Her poems about cancer and its treatment are metaphor-rich yet selective in their focus, containing not a jot of self-pity or self-dramatization; Partridge wrote about chemo in a quizzical, exploratory, almost respectful fashion. In “Chemo Side Effects: Memory,” she describes the quasi-aphasic “chemo brain” phenomenon as a fruitless search for the right word — a word that flees like “a bicycle down a Venetian alley—/ I clatter after, only to find / gondolas bobbing in sunny silence” (107). This is a moment of nearly cinematic metaphor (for me, it recalled scenes in Nicolas Roeg’s Don’t Look Now), in which the lost word becomes a counterintuitive source of imagistic and sonic revelation. In a companion poem, she movingly addresses the visual floaters that are another side effect of chemo, invoking the language of typeface to do so: “Serifs ascending, descending / I want to recognize all of you / even when you’re a dozen to the pinhead” (108).
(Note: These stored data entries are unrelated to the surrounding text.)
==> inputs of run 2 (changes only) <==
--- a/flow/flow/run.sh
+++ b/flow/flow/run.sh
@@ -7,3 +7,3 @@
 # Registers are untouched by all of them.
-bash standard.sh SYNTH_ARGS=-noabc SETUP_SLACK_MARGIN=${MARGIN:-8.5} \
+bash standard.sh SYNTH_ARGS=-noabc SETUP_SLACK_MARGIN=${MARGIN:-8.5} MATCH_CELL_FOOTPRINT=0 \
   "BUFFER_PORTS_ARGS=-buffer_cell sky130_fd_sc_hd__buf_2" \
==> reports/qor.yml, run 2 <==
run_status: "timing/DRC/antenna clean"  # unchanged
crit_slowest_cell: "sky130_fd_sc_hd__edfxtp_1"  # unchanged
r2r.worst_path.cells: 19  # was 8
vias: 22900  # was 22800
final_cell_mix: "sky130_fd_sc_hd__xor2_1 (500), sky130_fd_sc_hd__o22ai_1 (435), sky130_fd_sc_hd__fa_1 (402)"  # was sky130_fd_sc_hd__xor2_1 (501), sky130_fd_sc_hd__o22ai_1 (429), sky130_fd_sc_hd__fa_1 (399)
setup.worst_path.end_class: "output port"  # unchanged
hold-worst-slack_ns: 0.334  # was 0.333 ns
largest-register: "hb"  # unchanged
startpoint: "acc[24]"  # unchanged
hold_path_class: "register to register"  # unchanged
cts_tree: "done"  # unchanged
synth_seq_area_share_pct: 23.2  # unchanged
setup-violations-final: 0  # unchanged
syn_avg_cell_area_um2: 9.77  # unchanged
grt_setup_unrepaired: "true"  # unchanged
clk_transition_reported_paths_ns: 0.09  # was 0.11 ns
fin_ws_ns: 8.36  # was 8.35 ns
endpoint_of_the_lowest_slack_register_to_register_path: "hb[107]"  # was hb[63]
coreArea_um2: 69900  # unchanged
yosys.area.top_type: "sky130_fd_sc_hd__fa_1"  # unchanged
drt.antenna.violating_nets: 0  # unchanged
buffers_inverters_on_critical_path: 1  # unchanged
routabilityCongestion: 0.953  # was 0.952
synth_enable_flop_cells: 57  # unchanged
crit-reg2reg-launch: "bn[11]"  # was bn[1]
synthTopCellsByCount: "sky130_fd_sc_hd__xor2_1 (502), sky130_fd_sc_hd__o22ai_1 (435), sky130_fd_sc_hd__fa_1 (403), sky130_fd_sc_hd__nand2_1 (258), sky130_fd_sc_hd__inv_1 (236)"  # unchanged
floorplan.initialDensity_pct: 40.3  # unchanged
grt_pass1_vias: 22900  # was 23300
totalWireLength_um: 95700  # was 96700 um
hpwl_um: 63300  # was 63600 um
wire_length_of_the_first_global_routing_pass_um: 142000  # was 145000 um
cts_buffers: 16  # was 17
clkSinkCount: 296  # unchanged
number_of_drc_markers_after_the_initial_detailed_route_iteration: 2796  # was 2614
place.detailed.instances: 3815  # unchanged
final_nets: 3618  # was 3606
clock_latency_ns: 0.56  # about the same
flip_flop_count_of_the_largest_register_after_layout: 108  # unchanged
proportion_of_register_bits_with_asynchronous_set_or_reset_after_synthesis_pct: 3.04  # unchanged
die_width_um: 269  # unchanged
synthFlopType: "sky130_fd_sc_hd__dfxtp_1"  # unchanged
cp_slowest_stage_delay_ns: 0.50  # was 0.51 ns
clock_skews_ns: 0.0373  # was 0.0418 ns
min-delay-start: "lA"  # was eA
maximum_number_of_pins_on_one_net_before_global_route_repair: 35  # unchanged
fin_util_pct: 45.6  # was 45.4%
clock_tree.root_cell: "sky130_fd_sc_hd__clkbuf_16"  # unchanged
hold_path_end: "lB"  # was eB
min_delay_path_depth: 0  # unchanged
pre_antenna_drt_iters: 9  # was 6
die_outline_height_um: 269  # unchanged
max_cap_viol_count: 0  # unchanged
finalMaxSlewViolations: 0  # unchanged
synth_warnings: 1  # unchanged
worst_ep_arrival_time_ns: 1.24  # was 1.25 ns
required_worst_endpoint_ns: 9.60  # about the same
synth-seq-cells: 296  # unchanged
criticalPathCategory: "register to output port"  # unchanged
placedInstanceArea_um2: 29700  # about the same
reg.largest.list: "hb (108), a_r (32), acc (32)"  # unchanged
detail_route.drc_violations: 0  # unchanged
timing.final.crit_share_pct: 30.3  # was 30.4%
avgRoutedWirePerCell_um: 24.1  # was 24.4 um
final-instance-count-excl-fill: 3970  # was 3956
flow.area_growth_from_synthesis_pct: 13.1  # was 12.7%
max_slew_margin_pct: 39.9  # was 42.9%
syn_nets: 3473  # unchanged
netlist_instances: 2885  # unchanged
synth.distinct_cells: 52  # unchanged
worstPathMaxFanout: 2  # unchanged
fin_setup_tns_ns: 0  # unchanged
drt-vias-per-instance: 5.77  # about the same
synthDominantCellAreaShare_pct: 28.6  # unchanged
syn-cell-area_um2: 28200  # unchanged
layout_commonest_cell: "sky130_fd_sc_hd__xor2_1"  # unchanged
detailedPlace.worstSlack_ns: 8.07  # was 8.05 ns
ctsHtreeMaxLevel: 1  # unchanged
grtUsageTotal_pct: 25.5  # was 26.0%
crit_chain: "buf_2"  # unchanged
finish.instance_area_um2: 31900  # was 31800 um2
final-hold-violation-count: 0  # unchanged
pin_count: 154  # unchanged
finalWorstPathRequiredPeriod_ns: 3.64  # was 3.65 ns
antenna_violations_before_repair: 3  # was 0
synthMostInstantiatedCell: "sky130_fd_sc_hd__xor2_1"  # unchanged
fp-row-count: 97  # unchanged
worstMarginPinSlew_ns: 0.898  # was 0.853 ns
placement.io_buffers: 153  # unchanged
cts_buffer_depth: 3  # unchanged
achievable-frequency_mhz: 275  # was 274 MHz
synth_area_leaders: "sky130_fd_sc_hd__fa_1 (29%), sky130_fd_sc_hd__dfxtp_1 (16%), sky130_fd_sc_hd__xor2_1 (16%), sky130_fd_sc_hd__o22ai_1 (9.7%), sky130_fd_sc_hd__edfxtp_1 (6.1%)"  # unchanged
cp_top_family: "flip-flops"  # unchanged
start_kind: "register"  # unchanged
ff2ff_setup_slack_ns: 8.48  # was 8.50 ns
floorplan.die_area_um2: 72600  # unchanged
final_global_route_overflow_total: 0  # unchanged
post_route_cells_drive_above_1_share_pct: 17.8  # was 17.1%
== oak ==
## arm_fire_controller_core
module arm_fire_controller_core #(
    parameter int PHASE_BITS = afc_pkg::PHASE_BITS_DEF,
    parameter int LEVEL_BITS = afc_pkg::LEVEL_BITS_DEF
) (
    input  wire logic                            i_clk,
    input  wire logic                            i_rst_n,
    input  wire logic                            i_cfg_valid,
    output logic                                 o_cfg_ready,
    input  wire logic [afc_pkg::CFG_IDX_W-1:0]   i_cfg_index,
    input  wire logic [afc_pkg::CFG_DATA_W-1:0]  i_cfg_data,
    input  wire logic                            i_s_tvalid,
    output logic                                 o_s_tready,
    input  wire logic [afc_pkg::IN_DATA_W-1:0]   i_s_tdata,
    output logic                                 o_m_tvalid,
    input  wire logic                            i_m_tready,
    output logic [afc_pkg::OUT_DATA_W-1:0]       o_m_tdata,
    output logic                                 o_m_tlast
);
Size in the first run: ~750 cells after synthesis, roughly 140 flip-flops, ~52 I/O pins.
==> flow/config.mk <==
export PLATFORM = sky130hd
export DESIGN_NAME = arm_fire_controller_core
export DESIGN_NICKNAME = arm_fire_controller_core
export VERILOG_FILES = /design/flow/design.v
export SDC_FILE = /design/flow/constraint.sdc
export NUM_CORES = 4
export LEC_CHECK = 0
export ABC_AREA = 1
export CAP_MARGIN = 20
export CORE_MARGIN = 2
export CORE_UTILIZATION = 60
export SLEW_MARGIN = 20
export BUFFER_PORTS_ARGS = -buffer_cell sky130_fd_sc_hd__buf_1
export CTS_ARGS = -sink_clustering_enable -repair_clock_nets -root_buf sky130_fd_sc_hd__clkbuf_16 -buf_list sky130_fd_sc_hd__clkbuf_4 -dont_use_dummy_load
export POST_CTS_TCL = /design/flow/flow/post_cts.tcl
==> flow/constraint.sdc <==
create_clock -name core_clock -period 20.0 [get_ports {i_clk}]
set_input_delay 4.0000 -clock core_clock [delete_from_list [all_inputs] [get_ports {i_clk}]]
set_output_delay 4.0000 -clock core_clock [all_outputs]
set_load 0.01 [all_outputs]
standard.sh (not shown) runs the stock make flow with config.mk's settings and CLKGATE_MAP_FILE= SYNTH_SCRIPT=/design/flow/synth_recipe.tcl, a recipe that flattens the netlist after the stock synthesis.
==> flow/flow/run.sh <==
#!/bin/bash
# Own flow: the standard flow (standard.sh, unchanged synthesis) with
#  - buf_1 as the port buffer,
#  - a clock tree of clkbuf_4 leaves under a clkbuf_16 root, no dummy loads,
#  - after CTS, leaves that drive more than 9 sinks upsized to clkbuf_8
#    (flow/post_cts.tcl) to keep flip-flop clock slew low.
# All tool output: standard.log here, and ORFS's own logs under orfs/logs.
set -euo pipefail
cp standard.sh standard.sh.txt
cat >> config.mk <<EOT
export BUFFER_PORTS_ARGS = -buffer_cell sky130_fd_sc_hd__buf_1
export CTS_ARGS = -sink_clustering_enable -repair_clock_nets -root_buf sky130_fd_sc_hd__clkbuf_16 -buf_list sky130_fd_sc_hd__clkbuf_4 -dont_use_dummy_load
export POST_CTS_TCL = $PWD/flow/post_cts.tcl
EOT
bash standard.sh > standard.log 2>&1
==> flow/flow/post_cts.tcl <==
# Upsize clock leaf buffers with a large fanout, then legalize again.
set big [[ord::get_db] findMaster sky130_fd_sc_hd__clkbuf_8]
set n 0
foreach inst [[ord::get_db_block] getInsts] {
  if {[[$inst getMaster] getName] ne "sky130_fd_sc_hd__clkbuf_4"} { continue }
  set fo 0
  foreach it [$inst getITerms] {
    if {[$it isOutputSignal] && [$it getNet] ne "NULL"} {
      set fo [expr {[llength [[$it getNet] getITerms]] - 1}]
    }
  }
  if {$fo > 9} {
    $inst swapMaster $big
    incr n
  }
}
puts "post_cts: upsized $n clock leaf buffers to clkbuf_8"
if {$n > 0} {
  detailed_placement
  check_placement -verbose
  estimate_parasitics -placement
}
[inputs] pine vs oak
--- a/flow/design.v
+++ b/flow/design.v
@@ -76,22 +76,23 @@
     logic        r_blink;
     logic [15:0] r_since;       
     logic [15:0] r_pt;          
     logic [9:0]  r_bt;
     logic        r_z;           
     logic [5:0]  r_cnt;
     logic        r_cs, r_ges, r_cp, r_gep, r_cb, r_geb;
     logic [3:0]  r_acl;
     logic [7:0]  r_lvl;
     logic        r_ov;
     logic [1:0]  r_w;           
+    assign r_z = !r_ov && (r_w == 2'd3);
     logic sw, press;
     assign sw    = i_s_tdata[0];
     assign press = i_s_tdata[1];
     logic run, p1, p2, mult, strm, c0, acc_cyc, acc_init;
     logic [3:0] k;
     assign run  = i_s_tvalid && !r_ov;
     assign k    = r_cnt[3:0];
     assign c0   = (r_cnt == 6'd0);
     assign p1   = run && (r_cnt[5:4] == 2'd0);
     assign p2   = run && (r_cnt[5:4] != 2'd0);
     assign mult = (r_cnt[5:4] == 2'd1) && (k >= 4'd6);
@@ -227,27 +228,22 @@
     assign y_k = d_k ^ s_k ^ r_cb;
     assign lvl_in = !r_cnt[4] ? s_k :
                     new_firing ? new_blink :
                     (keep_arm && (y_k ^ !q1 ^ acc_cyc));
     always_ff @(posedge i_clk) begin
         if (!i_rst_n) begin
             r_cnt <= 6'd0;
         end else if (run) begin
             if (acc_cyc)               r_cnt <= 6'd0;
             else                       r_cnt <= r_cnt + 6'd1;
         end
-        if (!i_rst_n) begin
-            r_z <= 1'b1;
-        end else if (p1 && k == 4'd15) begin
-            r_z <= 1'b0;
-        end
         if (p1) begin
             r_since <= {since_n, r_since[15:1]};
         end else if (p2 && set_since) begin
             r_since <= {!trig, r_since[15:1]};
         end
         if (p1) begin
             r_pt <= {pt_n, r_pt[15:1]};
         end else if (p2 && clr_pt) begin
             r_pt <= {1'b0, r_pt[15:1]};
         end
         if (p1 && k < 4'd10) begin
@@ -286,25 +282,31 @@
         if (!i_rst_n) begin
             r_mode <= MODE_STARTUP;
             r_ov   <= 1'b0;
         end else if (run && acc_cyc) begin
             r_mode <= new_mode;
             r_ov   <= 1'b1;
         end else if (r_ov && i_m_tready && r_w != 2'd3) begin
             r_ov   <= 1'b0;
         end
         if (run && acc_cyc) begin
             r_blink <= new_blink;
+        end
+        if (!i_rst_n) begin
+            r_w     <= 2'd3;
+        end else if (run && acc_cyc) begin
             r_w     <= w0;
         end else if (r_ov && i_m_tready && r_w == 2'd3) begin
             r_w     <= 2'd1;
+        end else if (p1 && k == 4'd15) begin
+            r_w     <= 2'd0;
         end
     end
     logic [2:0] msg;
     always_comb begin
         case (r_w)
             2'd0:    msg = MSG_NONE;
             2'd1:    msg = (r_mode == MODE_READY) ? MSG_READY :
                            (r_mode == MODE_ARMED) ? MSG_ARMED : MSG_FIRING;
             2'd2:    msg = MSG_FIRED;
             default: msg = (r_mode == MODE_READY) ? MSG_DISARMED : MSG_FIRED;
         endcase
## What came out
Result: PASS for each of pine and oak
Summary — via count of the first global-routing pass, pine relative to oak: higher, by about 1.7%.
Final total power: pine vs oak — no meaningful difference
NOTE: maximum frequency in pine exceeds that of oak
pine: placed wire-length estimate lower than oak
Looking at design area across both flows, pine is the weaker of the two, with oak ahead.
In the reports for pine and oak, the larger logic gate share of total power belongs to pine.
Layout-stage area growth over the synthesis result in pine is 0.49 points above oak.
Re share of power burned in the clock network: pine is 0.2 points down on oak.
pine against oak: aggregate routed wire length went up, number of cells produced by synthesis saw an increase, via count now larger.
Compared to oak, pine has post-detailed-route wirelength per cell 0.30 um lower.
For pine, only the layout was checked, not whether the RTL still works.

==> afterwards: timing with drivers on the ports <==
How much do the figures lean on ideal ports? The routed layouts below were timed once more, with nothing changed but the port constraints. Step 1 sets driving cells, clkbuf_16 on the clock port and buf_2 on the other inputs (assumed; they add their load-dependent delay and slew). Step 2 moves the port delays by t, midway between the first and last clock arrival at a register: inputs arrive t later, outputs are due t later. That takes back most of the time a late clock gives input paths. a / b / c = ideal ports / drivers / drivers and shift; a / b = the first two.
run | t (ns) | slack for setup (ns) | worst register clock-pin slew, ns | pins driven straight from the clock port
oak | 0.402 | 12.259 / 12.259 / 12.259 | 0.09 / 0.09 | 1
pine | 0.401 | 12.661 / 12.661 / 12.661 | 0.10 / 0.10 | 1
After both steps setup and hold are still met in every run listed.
Source: an optimization exercise on an open RTL-to-GDS flow (aim: small area, a short achievable clock period and few clock cycles). Production flows keep margins and buffers that such runs may drop.
Where RTL was checked, it was by simulation tests only, not by an equivalence proof against the original.

==> try-yarrow: inputs <==
Design fc3_classify, start of the top module:
module fc3_classify #(
  parameter int N_IN    = 84,
  parameter int N_OUT   = 10,
  parameter int DW      = 16,
  parameter int WW      = 8,
  parameter int ACC_W   = 32,
  parameter int B_SHIFT = 8,
  parameter int RD_LAT  = 2
) (
  input  logic                  clk,
  input  logic                  rst_n,
  input  logic                  start,
  output logic [6:0]            f7_raddr,
  input  logic [DW-1:0]         f7_rdata,
  output logic [6:0]            w_raddr,
  input  logic [N_OUT*WW-1:0]   w_rdata,
  input  logic [N_OUT*16-1:0]   bias,
  output logic                  busy,
  output logic                  done,
  output logic [3:0]            class_out,
  output logic [ACC_W-1:0]      max_score
);
==> module fc3_classify, before the edit <==
module fc3_classify #(
  parameter int N_IN    = 84,
  parameter int N_OUT   = 10,
  parameter int DW      = 16,
  parameter int WW      = 8,
  parameter int ACC_W   = 32,
  parameter int B_SHIFT = 8,
  parameter int RD_LAT  = 2
) (
  input  logic                  clk,
  input  logic                  rst_n,
  input  logic                  start,
  output logic [6:0]            f7_raddr,
  input  logic [DW-1:0]         f7_rdata,
  output logic [6:0]            w_raddr,
  input  logic [N_OUT*WW-1:0]   w_rdata,
  input  logic [N_OUT*16-1:0]   bias,
  output logic                  busy,
  output logic                  done,
  output logic [3:0]            class_out,
  output logic [ACC_W-1:0]      max_score
);
  localparam int AW = 30;
  logic       run_q;
  logic [6:0] addr_q;
  logic [2:0] vld_q;       
  logic       fl_q, done_q;
  logic [4:0] arg_q;       
  logic [4:0] st;          
  logic       start_acc, fetch, pend, sa;
  logic [N_OUT-1:0] pend_l;
  assign start_acc = start & ~run_q;
  assign fetch     = start_acc | (addr_q != 7'd0);
  assign pend      = |pend_l;
  assign sa        = fl_q & ~pend;
  assign st        = {arg_q[3:0], sa};
  always_ff @(posedge clk or negedge rst_n) begin
    if (!rst_n) begin
      run_q  <= 1'b0;
      addr_q <= '0;
      vld_q  <= '0;
      fl_q   <= 1'b0;
      arg_q  <= '0;
      done_q <= 1'b0;
    end else begin
      run_q  <= start_acc | (run_q & ~arg_q[4]);
      addr_q <= (fetch && addr_q != 7'(N_IN-1)) ? addr_q + 7'd1 : 7'd0;
      vld_q  <= {vld_q[1:0], fetch};
      fl_q   <= (vld_q[2] & ~vld_q[1]) | (fl_q & pend);
      arg_q  <= st;
      done_q <= arg_q[4];
    end
  end
  logic [DW-1:0] gx;
  logic [17:0]   gx3;
  logic [DW-1:0] x_q;
  logic [17:0]   x3_q;
  assign gx  = vld_q[1] ? f7_rdata : '0;
  assign gx3 = {{2{gx[DW-1]}}, gx} + {gx[DW-1], gx, 1'b0};
  always_ff @(posedge clk) begin
    x_q  <= gx;
    x3_q <= gx3;
  end
  logic [AW-1:0] acc_q [N_OUT];
  for (genvar j = 0; j < N_OUT; j++) begin : g_lane
    logic [WW-1:0]   w;
    logic [11:0]     sel_d, sel_q;
    logic [AW-1:0]   bias_ext;
    assign w = w_rdata[j*WW +: WW];
    for (genvar i = 0; i < 3; i++) begin : g_dig
      assign sel_d[3*i]   = ~w[2*i+1] &  w[2*i];    
      assign sel_d[3*i+1] =  w[2*i+1] & ~w[2*i];    
      assign sel_d[3*i+2] =  w[2*i+1] &  w[2*i];    
    end
    assign sel_d[9]  = w[6];                        
    assign sel_d[10] = w[7] & ~w[6];                
    assign sel_d[11] = w[7] & vld_q[1];             
    always_ff @(posedge clk) sel_q <= sel_d;
    assign bias_ext = {{(AW-16-B_SHIFT){bias[j*16+15]}}, bias[j*16 +: 16], {B_SHIFT{1'b0}}};
    fc3_mac u_mac (
      .clk  (clk),
      .load (start_acc),
      .v    (vld_q[2]),
      .x    (x_q),
      .x3   (x3_q),
      .sel  (sel_q),
      .init (bias_ext),
      .acc  (acc_q[j]),
      .pend (pend_l[j])
    );
  end
  function automatic logic gt(input logic [AW-1:0] b, input logic [AW-1:0] a);
    gt = $signed(b) > $signed(a);
  endfunction
  logic [AW-1:0] ca, cb, ca_q, cb_q, score_q;
  logic [3:0]    class_q;
  logic [2:0]    step;
  logic          g_ab, g_a, g_b;
  always_comb begin
    ca = '0;
    cb = '0;
    for (int t = 0; t < 5; t++) begin
      ca = ca | (acc_q[2*t]   & {AW{st[t]}});
      cb = cb | (acc_q[2*t+1] & {AW{st[t]}});
    end
  end
  always_ff @(posedge clk) begin
    ca_q <= ca;
    cb_q <= cb;
  end
  assign step = {arg_q[4], arg_q[2] | arg_q[3], arg_q[1] | arg_q[3]};
  assign g_ab = gt(cb_q, ca_q);
  assign g_a  = arg_q[0] | gt(ca_q, score_q);
  assign g_b  = arg_q[0] | gt(cb_q, score_q);
  always_ff @(posedge clk) begin
    if (g_ab ? g_b : g_a) begin
      score_q <= g_ab ? cb_q : ca_q;
      class_q <= {step, g_ab};
    end
  end
  assign f7_raddr  = addr_q;
  assign w_raddr   = addr_q;
  assign busy      = run_q;
  assign done      = done_q;
  assign class_out = class_q;
  assign max_score = {{(ACC_W-AW){score_q[AW-1]}}, score_q};
endmodule
Settings: LEC_CHECK=0, CAP_MARGIN=20, CORE_MARGIN=2, CORE_UTILIZATION=40, SETUP_SLACK_MARGIN=5, SLEW_MARGIN=20; clock period 10.0 ns.
standard.sh (not shown) runs the stock make flow with config.mk's settings and CLKGATE_MAP_FILE= SYNTH_SCRIPT=/design/flow/synth_recipe.tcl, a recipe that flattens the netlist after the stock synthesis.
==> flow/flow/run.sh <==
#!/bin/bash
set -euo pipefail
bash standard.sh SETUP_SLACK_MARGIN=6.3 finish > standard_flow.log 2>&1
==> try-violet (differences from try-yarrow) <==
--- a/flow/design.v
+++ b/flow/design.v
@@ -91,5 +91,5 @@
   end
   function automatic logic gt(input logic [AW-1:0] b, input logic [AW-1:0] a);
-    gt = $signed(b) > $signed(a);
+    gt = {~b[AW-1], b[AW-2:0]} > {~a[AW-1], a[AW-2:0]};    
   endfunction
   logic [AW-1:0] ca, cb, ca_q, cb_q, score_q;
==> flow_metrics.tcl <==
set metrics [dict create \
    status "complete, no violations" \
    r2r_setup_slack_ns 5.88 \
    synth_cells 6241 \
    path_buf_inv 3 \
    synth_common_cells "1064 x inv_1, 571 x fa_1, 562 x dfxtp_1" \
    nNetsFinal 7830 \
    multi_input_area_um2 39500 \
    dr.pass1.iters 13 \
    yosys.area_share.simple_pct 7.72 \
    worst_clock_skew_ns 0.0320 \
    synth_mux_area_share_pct 0.0376 \
]
# the run above: try-yarrow

==> flow_metrics.tcl <==
set metrics [dict create \
    status "complete, no violations" \
    multi_input_area_um2 39400 \
    yosys.area_share.simple_pct 7.66 \
    synth_common_cells "1062 x inv_1, 571 x fa_1, 562 x dfxtp_1" \
    nNetsFinal 7794 \
    synth_mux_area_share_pct 0.559 \
    r2r_setup_slack_ns 6.06 \
    path_buf_inv 4 \
    worst_clock_skew_ns 0.0366 \
    dr.pass1.iters 15 \
]
# the run above: try-violet

Testbench counts of try-violet, summed over its fixed seeds: cycles 18,133.
For try-yarrow, only the layout was checked, not whether the RTL still works.

what the ideal ports hide:
The flow's constraints put no driver on any port. The routed layouts listed below were extracted and timed again, unchanged, in two steps. Step 1 (the two cells are an assumption about what drives the block):
set clk [get_ports {clk}]
set_driving_cell -lib_cell sky130_fd_sc_hd__clkbuf_16 $clk
set_driving_cell -lib_cell sky130_fd_sc_hd__buf_2 [delete_from_list [all_inputs] $clk]
Step 2 also shifts input and output timing later by t, the mid clock arrival at the registers, as if the neighbouring blocks saw the same clock. Slacks: no drivers / after step 1 / after step 2; pairs: no drivers / after step 1.
run	shift t [ns]	setup slack, ns	latest minus earliest clock arrival (ns)	slew at the worst register clock pin (ns)	pins driven straight from the clock port
try-yarrow	0.778	5.878 / 5.878 / 5.478	0.033 / 0.033	0.07 / 0.07	1
try-violet	0.773	6.057 / 6.057 / 5.487	0.037 / 0.038	0.07 / 0.07	1
After both steps setup and hold are still met in every run listed. For try-violet, which loses most, drivers alone change the setup slack by 0.000 ns; drivers and shift together by -0.570 ns.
Here, the gentle pun invoking “seraphs” dancing on pinheads diminishes neither the urgency of the sensory input nor Partridge’s reaction to it.
As her poems show, a loved partner can offer us entry into another country, whether geographic or cerebral; Partridge thought Stephen’s head contained “[n]ooks packed with facts, quartz-glitters of wit, / green terraces orderly thoughts plash down” (44). Even so, she seemed to worry about her legacy, or what she called the “tiny economy” of her happy but child-free marriage (110). In a poem titled “Childless,” she describes their coupling more soberly: “[T]wo small figures at the end of a pier / we watch other ships assume the horizons” (110). What this melancholy scene leaves out, however, is the generative capacity of Partridge’s poems, which she seemed to acknowledge only inchoately: several of them end with the image of eggs, as if to gainsay the finality of the two figures on the pier. Though Partridge herself would have probably rejected the by-now-hackneyed notion that poetry could be progeny, she did write poems that “ask to be / only as sturdy and promising as an egg” (222). Thanks to this collection, her work is there for our delectation—to be broken open, and perennially tasted.